* [What is expected]:
When you find the line with "and+or+nand+nor | 368 | 368" among the records below, reproduce it and each line after it exactly, ending with the line with "- Most common".

(Stored data)
________
### src/rtl/s2_rr_arb.sv
// Four-source round-robin burst arbiter driving the S2 mux/register stage.
// Grants, selects and S2 output tags are all registered.
module s2_rr_arb #(
  parameter int MAX_BEATS = 8
) (
  input  logic       CLK,
  input  logic       CLR,
  input  logic [3:0] req,
  input  logic [3:0] last,
  output logic [3:0] gnt,
  output logic       A1,
  output logic       B1,
  output logic       A0,
  output logic       B0,
  output logic       out_valid,
  output logic [1:0] out_src,
  output logic       busy
);

  localparam int BW = $clog2(MAX_BEATS + 1);

  typedef enum logic {IDLE, GRANT} state_t;

  state_t        state;
  logic [1:0]    owner;
  logic [1:0]    last_owner;
  logic [1:0]    sel;
  logic [BW-1:0] beat;

  logic          done;
  logic [3:0]    cand;
  logic [1:0]    win_idle;
  logic [1:0]    win_next;

  // First asserted bit searching ptr+1, ptr+2, ptr+3, then ptr itself.
  function automatic logic [1:0] rr_pick(
    input logic [1:0] ptr,
    input logic [3:0] r
  );
    logic [1:0] idx;
    rr_pick = ptr;
    for (int k = 4; k >= 1; k--) begin
      idx = ptr + 2'(k);
      if (r[idx]) rr_pick = idx;
    end
  endfunction

  // Owner only competes again when its burst was cut by the beat limit.
  always_comb begin
    done = last[owner] | ~req[owner]
         | (beat == BW'(MAX_BEATS));
    cand = req;
    if (last[owner]) cand[owner] = 1'b0;
  end

  assign win_idle = rr_pick(last_owner, req);
  assign win_next = rr_pick(owner, cand);

  always_ff @(posedge CLK or posedge CLR) begin
    if (CLR) begin
      state      <= IDLE;
      owner      <= 2'd0;
      last_owner <= 2'd3;
      sel        <= 2'd0;
      beat       <= '0;
      gnt        <= 4'b0;
      out_valid  <= 1'b0;
      out_src    <= 2'd0;
    end else begin
      out_valid <= |gnt;
      out_src   <= owner;
      unique case (state)
        IDLE: begin
          if (|req) begin
            state <= GRANT;
            owner <= win_idle;
            sel   <= win_idle;
            gnt   <= 4'b1 << win_idle;
            beat  <= BW'(1);
          end
        end
        GRANT: begin
          if (done) begin
            last_owner <= owner;
            if (|cand) begin
              owner <= win_next;
              sel   <= win_next;
              gnt   <= 4'b1 << win_next;
              beat  <= BW'(1);
            end else begin
              state <= IDLE;
              gnt   <= 4'b0;
              beat  <= '0;
            end
          end else begin
            beat <= beat + BW'(1);
          end
        end
        default: state <= IDLE;
      endcase
    end
  end

  assign A1   = sel[1];
  assign B1   = sel[1];
  assign A0   = sel[0];
  assign B0   = sel[0];
  assign busy = (state == GRANT);

endmodule
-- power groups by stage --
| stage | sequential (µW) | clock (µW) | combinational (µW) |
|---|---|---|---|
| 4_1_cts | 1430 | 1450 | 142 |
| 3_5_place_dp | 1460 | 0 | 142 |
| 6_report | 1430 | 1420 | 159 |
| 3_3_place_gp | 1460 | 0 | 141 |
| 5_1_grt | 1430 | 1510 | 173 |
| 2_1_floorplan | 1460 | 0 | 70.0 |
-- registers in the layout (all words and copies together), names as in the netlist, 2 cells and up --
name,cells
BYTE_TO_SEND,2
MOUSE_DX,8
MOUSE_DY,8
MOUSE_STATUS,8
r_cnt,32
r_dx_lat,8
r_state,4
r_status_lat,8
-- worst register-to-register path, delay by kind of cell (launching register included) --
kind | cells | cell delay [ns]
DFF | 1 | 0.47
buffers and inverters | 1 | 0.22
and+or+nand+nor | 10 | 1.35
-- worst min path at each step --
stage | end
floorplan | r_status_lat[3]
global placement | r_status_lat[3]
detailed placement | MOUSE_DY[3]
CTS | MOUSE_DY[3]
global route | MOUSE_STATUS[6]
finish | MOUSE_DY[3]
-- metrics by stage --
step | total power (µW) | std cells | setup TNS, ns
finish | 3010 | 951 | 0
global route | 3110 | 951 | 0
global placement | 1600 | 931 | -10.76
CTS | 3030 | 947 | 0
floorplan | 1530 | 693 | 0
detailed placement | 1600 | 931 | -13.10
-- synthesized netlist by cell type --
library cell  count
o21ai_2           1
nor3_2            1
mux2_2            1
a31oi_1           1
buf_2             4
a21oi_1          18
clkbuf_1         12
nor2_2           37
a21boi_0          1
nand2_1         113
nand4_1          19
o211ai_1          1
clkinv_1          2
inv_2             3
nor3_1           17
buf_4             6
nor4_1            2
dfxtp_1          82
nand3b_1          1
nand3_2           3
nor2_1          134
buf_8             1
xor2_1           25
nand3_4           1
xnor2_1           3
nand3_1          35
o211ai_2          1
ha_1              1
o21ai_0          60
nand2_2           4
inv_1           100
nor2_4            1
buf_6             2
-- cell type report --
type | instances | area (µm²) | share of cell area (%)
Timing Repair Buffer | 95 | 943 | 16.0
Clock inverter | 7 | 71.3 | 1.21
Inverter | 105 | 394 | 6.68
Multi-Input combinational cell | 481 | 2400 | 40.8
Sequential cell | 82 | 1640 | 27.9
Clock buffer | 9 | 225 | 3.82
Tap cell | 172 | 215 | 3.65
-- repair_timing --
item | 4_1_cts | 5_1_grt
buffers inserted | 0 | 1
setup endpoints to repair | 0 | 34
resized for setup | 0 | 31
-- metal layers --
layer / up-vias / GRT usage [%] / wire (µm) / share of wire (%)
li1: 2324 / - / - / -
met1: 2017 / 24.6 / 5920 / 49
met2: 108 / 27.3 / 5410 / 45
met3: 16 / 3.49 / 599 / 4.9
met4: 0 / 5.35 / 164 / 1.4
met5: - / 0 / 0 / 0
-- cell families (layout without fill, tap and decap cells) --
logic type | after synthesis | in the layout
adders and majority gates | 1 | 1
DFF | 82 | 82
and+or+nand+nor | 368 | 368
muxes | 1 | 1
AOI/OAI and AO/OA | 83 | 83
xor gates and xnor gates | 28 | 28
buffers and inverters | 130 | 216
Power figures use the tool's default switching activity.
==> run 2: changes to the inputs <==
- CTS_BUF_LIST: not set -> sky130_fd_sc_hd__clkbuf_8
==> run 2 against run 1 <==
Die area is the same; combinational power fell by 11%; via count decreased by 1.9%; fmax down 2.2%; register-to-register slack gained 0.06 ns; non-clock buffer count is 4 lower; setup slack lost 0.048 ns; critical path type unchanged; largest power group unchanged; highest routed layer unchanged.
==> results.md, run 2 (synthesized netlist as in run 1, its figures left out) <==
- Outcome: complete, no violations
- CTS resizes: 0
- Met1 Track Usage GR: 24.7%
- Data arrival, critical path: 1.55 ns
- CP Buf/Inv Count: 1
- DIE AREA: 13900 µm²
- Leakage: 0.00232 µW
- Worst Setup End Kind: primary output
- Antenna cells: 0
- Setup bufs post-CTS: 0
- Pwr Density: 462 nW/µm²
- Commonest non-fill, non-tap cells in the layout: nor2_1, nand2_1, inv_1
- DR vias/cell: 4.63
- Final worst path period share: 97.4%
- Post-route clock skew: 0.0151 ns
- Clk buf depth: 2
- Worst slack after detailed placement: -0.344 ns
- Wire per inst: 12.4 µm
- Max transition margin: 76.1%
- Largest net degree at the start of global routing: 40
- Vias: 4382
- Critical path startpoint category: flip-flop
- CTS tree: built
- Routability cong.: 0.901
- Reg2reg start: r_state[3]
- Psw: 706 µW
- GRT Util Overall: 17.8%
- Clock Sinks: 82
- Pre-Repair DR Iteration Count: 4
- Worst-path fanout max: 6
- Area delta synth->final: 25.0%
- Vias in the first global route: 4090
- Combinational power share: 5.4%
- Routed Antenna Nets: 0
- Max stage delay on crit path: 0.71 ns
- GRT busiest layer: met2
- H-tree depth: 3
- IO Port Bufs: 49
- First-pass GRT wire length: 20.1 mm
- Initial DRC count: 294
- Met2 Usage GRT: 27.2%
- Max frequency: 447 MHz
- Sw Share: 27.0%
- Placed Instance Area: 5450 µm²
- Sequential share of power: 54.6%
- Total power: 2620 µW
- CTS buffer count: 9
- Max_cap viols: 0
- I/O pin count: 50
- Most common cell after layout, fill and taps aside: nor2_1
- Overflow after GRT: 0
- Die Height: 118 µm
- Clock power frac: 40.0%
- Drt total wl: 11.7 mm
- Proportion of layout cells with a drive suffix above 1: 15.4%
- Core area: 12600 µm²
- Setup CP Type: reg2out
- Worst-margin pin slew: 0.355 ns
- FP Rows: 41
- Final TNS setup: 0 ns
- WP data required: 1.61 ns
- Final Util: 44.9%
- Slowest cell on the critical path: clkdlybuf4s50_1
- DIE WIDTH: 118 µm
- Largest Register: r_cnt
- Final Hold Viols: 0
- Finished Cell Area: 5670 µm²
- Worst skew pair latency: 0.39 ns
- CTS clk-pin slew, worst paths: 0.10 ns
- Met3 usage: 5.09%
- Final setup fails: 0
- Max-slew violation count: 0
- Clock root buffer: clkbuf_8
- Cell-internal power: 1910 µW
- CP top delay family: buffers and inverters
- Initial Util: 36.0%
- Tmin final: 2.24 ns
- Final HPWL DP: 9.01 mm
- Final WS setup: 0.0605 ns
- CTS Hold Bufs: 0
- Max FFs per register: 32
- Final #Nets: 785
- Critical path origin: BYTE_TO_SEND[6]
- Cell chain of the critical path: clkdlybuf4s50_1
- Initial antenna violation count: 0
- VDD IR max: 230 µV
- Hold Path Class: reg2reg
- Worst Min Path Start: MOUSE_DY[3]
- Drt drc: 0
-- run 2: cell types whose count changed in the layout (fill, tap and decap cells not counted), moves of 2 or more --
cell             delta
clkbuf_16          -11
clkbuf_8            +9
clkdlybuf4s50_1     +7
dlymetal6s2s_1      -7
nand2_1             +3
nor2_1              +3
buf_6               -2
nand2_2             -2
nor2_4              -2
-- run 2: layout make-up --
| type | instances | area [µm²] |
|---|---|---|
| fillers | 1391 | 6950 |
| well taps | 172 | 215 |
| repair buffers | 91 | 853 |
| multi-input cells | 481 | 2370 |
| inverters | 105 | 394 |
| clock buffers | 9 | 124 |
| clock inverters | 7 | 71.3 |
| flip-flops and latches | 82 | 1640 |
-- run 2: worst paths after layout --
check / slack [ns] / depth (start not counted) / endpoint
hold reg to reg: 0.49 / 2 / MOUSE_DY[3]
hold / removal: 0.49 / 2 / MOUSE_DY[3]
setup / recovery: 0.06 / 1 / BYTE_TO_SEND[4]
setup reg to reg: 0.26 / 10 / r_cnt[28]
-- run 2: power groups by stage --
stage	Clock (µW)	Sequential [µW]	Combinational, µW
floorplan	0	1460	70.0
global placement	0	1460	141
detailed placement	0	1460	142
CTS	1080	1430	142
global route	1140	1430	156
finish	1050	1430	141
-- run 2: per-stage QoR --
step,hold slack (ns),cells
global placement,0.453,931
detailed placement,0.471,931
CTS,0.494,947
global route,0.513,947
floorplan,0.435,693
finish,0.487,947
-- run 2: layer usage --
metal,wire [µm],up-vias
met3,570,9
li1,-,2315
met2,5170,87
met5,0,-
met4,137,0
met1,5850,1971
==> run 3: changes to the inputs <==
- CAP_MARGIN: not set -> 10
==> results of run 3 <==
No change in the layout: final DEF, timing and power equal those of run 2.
`config.mk`:
```
export PLATFORM = sky130hd
export DESIGN_NAME = seg_display_driver_flat
export DESIGN_NICKNAME = d
export VERILOG_FILES = /design/src/rtl/seg_display_driver_pkg.sv /design/src/rtl/seg_display_driver_if.sv /design/src/rtl/seg_display_driver_bin2bcd_serial.sv /design/src/rtl/seg_display_driver.sv /design/src/flat_wrapper.sv
export SDC_FILE = /design/constraint.sdc
export NUM_CORES = 1
export LEC_CHECK = 0
export ABC_AREA = 1
export BUFFER_PORTS_ARGS = -buffer_cell sky130_fd_sc_hd__buf_2
export CAP_MARGIN = 20
export CORE_UTILIZATION = 37
export DETAILED_ROUTE_END_ITERATION = 6
export GPL_TIMING_DRIVEN = 0
export HOLD_SLACK_MARGIN = 0.05
export PLACE_DENSITY_LB_ADDON = 0.08
export SLEW_MARGIN = 5
export SYNTH_ARGS = -nofsm -noshare
export SYNTH_HDL_FRONTEND = slang
export SYNTH_SLANG_ARGS = --single-unit
```
`constraint.sdc`:
```
create_clock -name clock -period 1.8 [get_ports clock]
set_input_delay 0.09 -clock clock [delete_from_list [all_inputs] [get_ports clock]]
set_output_delay 0.09 -clock clock [all_outputs]
set_load 0.02 [all_outputs]
```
________
* [Response to the exercise]:
and+or+nand+nor | 368 | 368
muxes | 1 | 1
AOI/OAI and AO/OA | 83 | 83
xor gates and xnor gates | 28 | 28
buffers and inverters | 130 | 216
Power figures use the tool's default switching activity.
==> run 2: changes to the inputs <==
- CTS_BUF_LIST: not set -> sky130_fd_sc_hd__clkbuf_8
==> run 2 against run 1 <==
Die area is the same; combinational power fell by 11%; via count decreased by 1.9%; fmax down 2.2%; register-to-register slack gained 0.06 ns; non-clock buffer count is 4 lower; setup slack lost 0.048 ns; critical path type unchanged; largest power group unchanged; highest routed layer unchanged.
==> results.md, run 2 (synthesized netlist as in run 1, its figures left out) <==
- Outcome: complete, no violations
- CTS resizes: 0
- Met1 Track Usage GR: 24.7%
- Data arrival, critical path: 1.55 ns
- CP Buf/Inv Count: 1
- DIE AREA: 13900 µm²
- Leakage: 0.00232 µW
- Worst Setup End Kind: primary output
- Antenna cells: 0
- Setup bufs post-CTS: 0
- Pwr Density: 462 nW/µm²
- Commonest non-fill, non-tap cells in the layout: nor2_1, nand2_1, inv_1
- DR vias/cell: 4.63
- Final worst path period share: 97.4%
- Post-route clock skew: 0.0151 ns
- Clk buf depth: 2
- Worst slack after detailed placement: -0.344 ns
- Wire per inst: 12.4 µm
- Max transition margin: 76.1%
- Largest net degree at the start of global routing: 40
- Vias: 4382
- Critical path startpoint category: flip-flop
- CTS tree: built
- Routability cong.: 0.901
- Reg2reg start: r_state[3]
- Psw: 706 µW
- GRT Util Overall: 17.8%
- Clock Sinks: 82
- Pre-Repair DR Iteration Count: 4
- Worst-path fanout max: 6
- Area delta synth->final: 25.0%
- Vias in the first global route: 4090
- Combinational power share: 5.4%
- Routed Antenna Nets: 0
- Max stage delay on crit path: 0.71 ns
- GRT busiest layer: met2
- H-tree depth: 3
- IO Port Bufs: 49
- First-pass GRT wire length: 20.1 mm
- Initial DRC count: 294
- Met2 Usage GRT: 27.2%
- Max frequency: 447 MHz
- Sw Share: 27.0%
- Placed Instance Area: 5450 µm²
- Sequential share of power: 54.6%
- Total power: 2620 µW
- CTS buffer count: 9
- Max_cap viols: 0
- I/O pin count: 50
- Most common cell after layout, fill and taps aside: nor2_1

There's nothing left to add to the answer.